Escudriñad las Escrituras... ellas son las que dan testimonio de mí Juan 5:39a La fe es por el oír, y el oír, por la palabra de Dios Ro. 10:17

“El Ser Discípulo de Cristo Quiere Decir Confesar con Valor”

Textos del Día:

Primera Lección: Proverbios 8.1-11

Segunda Lección: Hechos 5.17-32

El Evangelio: Mateo 10.32-43


Sermón

Andar con el Señor Jesucristo en esta vida fue para los discípulos un gran privilegio, un gozo inefable y una experiencia sin igual. Fue una sensación sobremanera gloriosa presenciar sus muchos milagros, tales como la multiplicación de los cinco panes y los dos pececillos para dar de comer a cinco mil hombres, la curación de toda clase de enfermedades, como la ceguera, cojera, parálisis, lepra, la liberación de los endemoniados, la resurrección de muertos, como la de la hija de Jairo, del mancebo de Naín y de Lázaro. Los discípulos fueron unos cuantos, entre los muchos millones de habitantes del mundo, que con sus propios ojos vieron la gloria del Señor. Pocos, muy pocos fueron los seres humanos que oyeron las oraciones y los discursos pronunciados por el divino Maestro que enseñaba como quien tiene autoridad y no como los escribas. Con razón dijo Jesús: “Bienaventurados los ojos que ven lo que vosotros veis: porque os digo que muchos profetas y reyes desearon ver lo que vosotros veis, y no lo vieron; y oír lo que vosotros oís, y no lo oyeron”. Él habitó entre ellos, y ellos vieron “su gloria, gloria como del unigénito del Padre, lleno de gracia y de verdad”. Toda esta gloria los ponía en peligro de creer que así iba a ser toda la vida. Sabemos que así pensaban por la reacción de ellos al Cristo anunciar que le convenía ir a Jerusalén para padecer mucho de los ancianos y de los príncipes de los sacerdotes y de los escribas y ser muerto, y resucitar al tercer día. A esto Pedro, expresando el pensar de los demás,
dijo: “Señor, ten compasión de ti: en ninguna manera esto te acontezca”. Aunque eran discípulos de Jesús, su opinión acerca del Reino de Cristo era una opinión materialista. Después de haberse cumplido la profecía acerca de su Pasión, oímos a los discípulos que caminaban hacia Emaús decir al Cristo resucitado, pero desconocido a ellos: “Nosotros esperábamos que él era el que había de redimir a Israel: y ahora sobre todo esto, hoy es el tercer día que esto ha acontecido”. Aun después de haber oído la explicación de las Escrituras sobre el carácter espiritual del reino de los cielos preguntaron al Señor, que se dirigía al lugar desde el cual, delante de ellos, ascendería al cielo: “Señor, ¿restituirás el reino de Israel en este tiempo?”. Antes de asumir la difícil pero gloriosa responsabilidad de ser fieles y verdaderos discípulos y embajadores del Señor, necesitaban la convicción del Espíritu Santo para creer de corazón las palabras que Jesús les había dicho: “Bástale al discípulo ser como su señor. Si al padre de la familia llamaron Beelzebub, ¿cuánto más a los de tu casa?”.
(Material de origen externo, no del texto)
[src/rtl/subset_alu_pkg.sv]
package subset_alu_pkg;
  localparam int OPC_W = 6;

  localparam logic [OPC_W-1:0] OPC_RTYPE = 6'd0;
  localparam logic [OPC_W-1:0] OPC_ADDI  = 6'd8;
  localparam logic [OPC_W-1:0] OPC_SLTI  = 6'd10;
  localparam logic [OPC_W-1:0] OPC_ANDI  = 6'd12;
  localparam logic [OPC_W-1:0] OPC_ORI   = 6'd13;
  localparam logic [OPC_W-1:0] OPC_XORI  = 6'd14;
  localparam logic [OPC_W-1:0] OPC_LUI   = 6'd15;

  localparam logic [OPC_W-1:0] FN_ADD = 6'd32;
  localparam logic [OPC_W-1:0] FN_SUB = 6'd34;
  localparam logic [OPC_W-1:0] FN_AND = 6'd36;
  localparam logic [OPC_W-1:0] FN_OR  = 6'd37;
  localparam logic [OPC_W-1:0] FN_XOR = 6'd38;
  localparam logic [OPC_W-1:0] FN_NOR = 6'd39;
  localparam logic [OPC_W-1:0] FN_SLT = 6'd42;

  typedef enum logic [3:0] {
    ALU_ADD, ALU_SUB, ALU_SLT, ALU_AND, ALU_OR, ALU_XOR, ALU_NOR, ALU_LUI, ALU_NONE
  } alu_op_e;

  typedef enum logic [1:0] {
    SRC_REG, SRC_SEXT, SRC_ZEXT
  } src_sel_e;
endpackage
<file path="config.mk">
export PLATFORM = sky130hd
export DESIGN_NAME = dm_prescaler
export DESIGN_NICKNAME = d
export VERILOG_FILES = /design/src/rtl/dmp_pkg.sv /design/src/rtl/dmp_mode_sel.sv /design/src/rtl/dmp_counter.sv /design/src/rtl/dmp_out_stage.sv /design/src/rtl/dm_prescaler.sv
export SDC_FILE = /design/constraint.sdc
export NUM_CORES = 1
export LEC_CHECK = 0
export ABC_AREA = 1
export BUFFER_PORTS_ARGS = -buffer_cell sky130_fd_sc_hd__buf_2
export CAP_MARGIN = 15
export CORE_AREA = 4 4 41 43
export CTS_CLUSTER_DIAMETER = 200
export DETAILED_ROUTE_END_ITERATION = 7
export DIE_AREA = 0 0 45 47
export PLACE_DENSITY = 0.73
export SLEW_MARGIN = 20
export SYNTH_ARGS = -nofsm -noshare
export SYNTH_HDL_FRONTEND = slang
export SYNTH_HIERARCHICAL = 1
export SYNTH_SLANG_ARGS = --single-unit
export TNS_END_PERCENT = 100
</file>
<file path="constraint.sdc">
create_clock -name clk_i -period 3.7 [get_ports clk_i]
set_input_delay 0.185 -clock clk_i [delete_from_list [all_inputs] [get_ports clk_i]]
set_output_delay 0.185 -clock clk_i [all_outputs]
set_load 0.01 [all_outputs]
</file>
Esa experiencia de los discípulos de antaño es también nuestra experiencia. La dicha y felicidad que tenemos como discípulos de Cristo es más grande que todo el bienestar de que pueda disfrutar el ser humano aquí en la tierra. Aunque somos pecadores que sólo merecemos el castigo divino, hemos Sido salvos por la pura misericordia y gracia de Dios sin ningún mérito o dignidad de nuestra parte. Aunque hijos de ira por naturaleza, fuimos hechos hijos amados de Dios. Pero hay que tener cuidado y no pensar en que ser discípulo es como recoger flores de un rosal desprovisto de espinas. Hay que tener cuidado y no pensar en cubrir la cruz con un ramillete de flores hasta que ya no se mire la aflicción que este símbolo indica. Ser de Cristo quiere decir no sólo recibir perdón, vida y salvación, sino también aceptar todas las responsabilidades y sufrimientos que acompañan a estos privilegios y glorias. Para comprender esta lección también necesitamos la instrucción del Espíritu Santo. Y ésta es precisamente la lección que el divino Maestro desea grabar en nuestros corazones por medio del texto que acabamos de leer.

Aprenderemos de su Santo Espíritu que el Ser Discípulo de Cristo Quiere Decir Confesar con Valor al Maestro Delante de los Hombres

1. Esto ciertamente costará aflicción;

2. Pero traerá también una gran recompensa.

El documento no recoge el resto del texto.